Kill Them with Kindness?

U.S. policy has directly linked denuclearization with normalization. If Kim Jong-un doesn’t hand over his nuclear warheads, destroy his centrifuges, dismantles his plutonium facilities, and quash his missile program, then Pyongyang will be prohibited from enjoying a warm and cozy relationship with the United States or its neighbors.

Trump, however, is an unconventional president. Deep down, it’s possible he may not care about North Korean nukes as much as he cares about being remembered in the history books as a president who achieved something big on North Korea.
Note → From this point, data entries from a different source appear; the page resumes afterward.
What follows belongs to an exercise in optimizing a design on an open flow for small area, a short achievable clock period and few clock cycles per item; a production flow would make more cautious choices. No functional check of the RTL was part of any run shown here. Power and IR drop assume default switching activity.

**flow/design.v**
```verilog
module lg_encoder (
    input  wire        clk,
    input  wire        rst,
    input  wire        in_valid,
    output wire        in_ready,
    input  wire [63:0] in_word,
    output wire        out_valid,
    input  wire        out_ready,
    output wire [63:0] out_word,
    output wire [2:0]  out_code,
    output wire        out_last
);
    localparam [1:0] T_ZERO = 2'b00, T_REPEAT = 2'b01, T_DELTA = 2'b10, T_LIT = 2'b11;
    localparam [1:0] M_ZERO = 2'd0, M_COMP = 2'd1, M_RAW = 2'd2;
    reg  [63:0] in_r;
    reg         in_v;
    reg  [63:0] prev;          
    reg  [4:0]  wt;            
    reg         tg_v;          
    reg  [1:0]  tg;            
    reg  [15:0] tg_d;          
    reg         tg_last;       
    reg  [4:0]  wp_n;          
    reg  [8:0]  pbytes;        
    reg         allz;          
    reg         hasd;          
    reg  [4:0]  dpos;          
    reg  [63:0] hdr_acc;       
    reg  [63:0] acc;           
    reg  [3:0]  an;            
    reg         flush;         
    reg  [63:0] mem [0:31];
    reg  [4:0]  wp;
    reg  [31:0] rsel;          
    reg  [5:0]  cnt;           
    reg         q_v;
    reg  [1:0]  q_mode;
    reg  [2:0]  q_code;
    reg  [63:0] q_hdr;
    reg  [5:0]  q_nb;          
    reg  [4:0]  q_last;        
    reg         q_hd;
    reg  [4:0]  q_d;
    reg         cur_v;
    reg  [1:0]  cur_mode;
    reg  [4:0]  k;             
    reg  [5:0]  cur_nb;
    reg  [4:0]  cur_last;
    reg         cur_hd;
    reg  [4:0]  cur_d;
    reg  [63:0] ob;
    reg         ob_v;
    reg  [2:0]  ob_code;
    reg         ob_last;
    reg  [47:0] pb;            
    wire        adv = !(flush && q_v) && ((cnt != 6'd32) || (flush && an == 4'd0));
    assign in_ready = adv;
    wire        first = (wt == 5'd0);
    wire [63:0] a = in_r;
    wire [63:0] b = prev;
    wire        is_zero = (a == 64'd0);
    wire        is_eq   = (a == b);
    wire [48:0] ah = a[63:15];
    wire [48:0] bh = b[63:15];
    wire        brw = (a[14:0] < b[14:0]);
    reg  [48:0] cp, cm;
    integer ii;
    always @(*) begin
        cp[0] = 1'b1; cm[0] = 1'b1;
        for (ii = 1; ii < 49; ii = ii + 1) begin
            cp[ii] = cp[ii-1] & bh[ii-1];     
            cm[ii] = cm[ii-1] & ah[ii-1];     
        end
    end
    wire        hi_eq = (ah == bh);
    wire        hi_p1 = ((ah ^ bh ^ cp) == 49'd0);    
    wire        hi_m1 = ((ah ^ bh ^ cm) == 49'd0);    
    wire        small_n = hi_eq | (brw ? hi_p1 : hi_m1);
    wire        small_f = (a[63:15] == {49{1'b0}}) || (a[63:15] == {49{1'b1}});
    wire [15:0] dlt = a[15:0] - (first ? 16'd0 : b[15:0]);
    reg  [1:0]  tag;
    always @(*) begin
        if (is_zero)                  tag = T_ZERO;
        else if (!first && is_eq)     tag = T_REPEAT;
        else if (first ? small_f : small_n) tag = T_DELTA;
        else                          tag = T_LIT;
    end
    wire        take = adv && tg_v;
    wire [3:0]  plen = !tg_v ? 4'd0 : (tg == T_LIT) ? 4'd8 : (tg == T_DELTA) ? 4'd2 : 4'd0;
    wire [63:0] pay  = plen[3] ? prev : plen[1] ? {48'd0, tg_d} : 64'd0;
    reg  [127:0] comb;
    always @(*) begin
        case (an)
            4'd0:    comb = {64'd0, pay};
            4'd2:    comb = {48'd0, pay, acc[15:0]};
            4'd4:    comb = {32'd0, pay, acc[31:0]};
            4'd6:    comb = {16'd0, pay, acc[47:0]};
            default: comb = {pay, acc};
        endcase
    end
    wire [4:0]  ctot = {1'b0, an} + {1'b0, plen};
    wire        full8 = (ctot >= 5'd8);
    wire        emit = adv && (flush ? (an != 4'd0) : full8);
    wire [63:0] emit_beat = flush ? acc : comb[63:0];
    wire        raw_g  = (pbytes > 9'd248);
    wire [2:0]  nsec   = (pbytes <= 9'd56) ? 3'd1 : (pbytes <= 9'd120) ? 3'd2 :
                         (pbytes <= 9'd184) ? 3'd3 : 3'd4;
    wire [5:0]  nbeats = pbytes[8:3] + {5'd0, pbytes[2:0] != 3'd0};
    always @(posedge clk) begin
        if (adv) begin
            in_r <= in_word;
            if (in_v) begin
                prev <= a;
                tg   <= tag;
                tg_d <= dlt;
                tg_last <= (wt == 5'd31);
            end
        end
        if (take) hdr_acc <= {tg, hdr_acc[63:2]};
        if (adv) begin
            if (flush)
                acc <= pay;
            else if (full8)
                acc <= comb[127:64];
            else
                acc <= comb[63:0];
        end
        if (emit) mem[wp] <= emit_beat;
    end
    always @(posedge clk) begin
        if (rst) begin
            in_v   <= 1'b0;
            wt     <= 5'd0;
            tg_v   <= 1'b0;
            wp_n   <= 5'd0;
            pbytes <= 9'd0;
            allz   <= 1'b1;
            hasd   <= 1'b0;
            an     <= 4'd0;
            flush  <= 1'b0;
            wp     <= 5'd0;
        end else begin
            if (adv) begin
                in_v <= in_valid;
                tg_v <= in_v;
                if (in_v) wt <= wt + 5'd1;
                flush <= take && tg_last;
                if (flush)
                    an <= plen;
                else if (full8)
                    an <= ctot[3:0] - 4'd8;
                else
                    an <= ctot[3:0];
            end
            if (flush && adv) begin
                pbytes <= {5'd0, plen};
                allz   <= !take || tg == T_ZERO;
                hasd   <= take && tg == T_DELTA;
                dpos   <= 5'd0;
                wp_n   <= take ? 5'd1 : 5'd0;
            end else if (take) begin
                pbytes <= pbytes + {5'd0, plen};
                if (tg != T_ZERO) allz <= 1'b0;
                if (tg == T_DELTA) begin hasd <= 1'b1; dpos <= wp_n; end
                wp_n <= wp_n + 5'd1;
            end
            if (emit) wp <= wp + 5'd1;
        end
    end
    reg [63:0] rd;
    integer r;
    always @(*) begin
        rd = 64'd0;
        for (r = 0; r < 32; r = r + 1)
            rd = rd | ({64{rsel[r]}} & mem[r]);
    end
    wire        from_q   = !cur_v;
    wire [1:0]  s_mode   = from_q ? q_mode : cur_mode;
    wire [4:0]  s_k      = from_q ? 5'd0 : k;
    wire [5:0]  s_nb     = from_q ? q_nb : cur_nb;
    wire [4:0]  s_last   = from_q ? q_last : cur_last;
    wire        s_hd     = from_q ? q_hd : cur_hd;
    wire [4:0]  s_d      = from_q ? q_d : cur_d;
    wire        nx_avail = cur_v || q_v;
    wire        raw_at    = s_hd && (s_k == s_d);
    wire        raw_after = s_hd && (s_k > s_d);
    wire        k0     = (s_k == 5'd0);
    wire [16:0] lo_sum = {1'b0, k0 ? 16'd0 : ob[15:0]} + {1'b0, rd[15:0]};
    wire [47:0] hi_inc = ob[63:16] + 48'd1;
    wire [47:0] hi_dec = ob[63:16] - 48'd1;
    wire [47:0] hi_sum = k0 ? {48{rd[15]}} :
                         (rd[15] == lo_sum[16]) ? ob[63:16] :
                         rd[15] ? hi_dec : hi_inc;
    wire [63:0] dsum   = {hi_sum, lo_sum[15:0]};
    wire        comp_mem  = !k0 && ({1'b0, s_k} <= s_nb);
    reg  [63:0] nx_word;
    reg         nx_read;
    always @(*) begin
        nx_read = 1'b0;
        case (s_mode)
            M_RAW: begin
                nx_read = 1'b1;
                if (raw_at)         nx_word = dsum;
                else if (raw_after) nx_word = {rd[15:0], pb};
                else                nx_word = rd;
            end
            M_COMP: begin
                if (k0)             nx_word = q_hdr;
                else if (comp_mem) begin nx_word = rd; nx_read = 1'b1; end
                else                nx_word = 64'd0;
            end
            default:                nx_word = 64'd0;
        endcase
    end
    wire load = (!ob_v || out_ready) && nx_avail;
    wire rdo  = load && nx_read;
    always @(posedge clk) begin
        if (load) begin
            ob      <= nx_word;
            ob_code <= from_q ? q_code : ob_code;
            ob_last <= (s_k == s_last);
        end
        if (rdo) pb <= rd[63:16];
        if (load && from_q) begin
            cur_mode <= q_mode;
            cur_nb   <= q_nb;
            cur_last <= q_last;
            cur_hd   <= q_hd;
            cur_d    <= q_d;
        end
        if (flush && adv) begin
            q_hdr  <= hdr_acc;
            q_nb   <= nbeats;
            q_hd   <= hasd && raw_g;
            q_d    <= dpos;
            if (allz) begin
                q_mode <= M_ZERO; q_code <= 3'd0; q_last <= 5'd0;
            end else if (raw_g) begin
                q_mode <= M_RAW;  q_code <= 3'd5; q_last <= 5'd31;
            end else begin
                q_mode <= M_COMP; q_code <= nsec; q_last <= {nsec[1:0] - 2'd1, 3'b111};
            end
        end
    end
    always @(posedge clk) begin
        if (rst) begin
            ob_v  <= 1'b0;
            q_v   <= 1'b0;
            cur_v <= 1'b0;
            k     <= 5'd0;
            rsel  <= 32'd1;
            cnt   <= 6'd0;
        end else begin
            if (load) ob_v <= 1'b1;
            else if (out_ready) ob_v <= 1'b0;
            if (load) begin
                if (s_k == s_last) begin
                    cur_v <= 1'b0;
                end else begin
                    cur_v <= 1'b1;
                    k     <= s_k + 5'd1;
                end
            end
            if (flush && adv) q_v <= 1'b1;
            else if (load && from_q) q_v <= 1'b0;
            if (rdo) rsel <= {rsel[30:0], rsel[31]};
            cnt <= cnt + {5'd0, emit} - {5'd0, rdo};
        end
    end
    assign out_valid = ob_v;
    assign out_word  = ob;
    assign out_code  = ob_code;
    assign out_last  = ob_last;
endmodule
```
This could conceivably include declaring the Korean War over, signing a peace declaration with the North, facilitating inter-Korean economic projects, establishing liaison offices, and transforming the bilateral relationship into something more than one of never-ending animosity.

Kim would still have his nuclear weapons. But as long as he doesn’t use them (and given that he cares about himself more than anything else, he likely wouldn’t), tensions would be irrevocably reduced and the Korean Peninsula would enter into an era of more normality. Perhaps after a decade of experiencing the monetary windfalls and security attached to being a full member of the international community, Kim may decide that maintaining a nuclear weapons infrastructure no longer necessary for his country’s defense.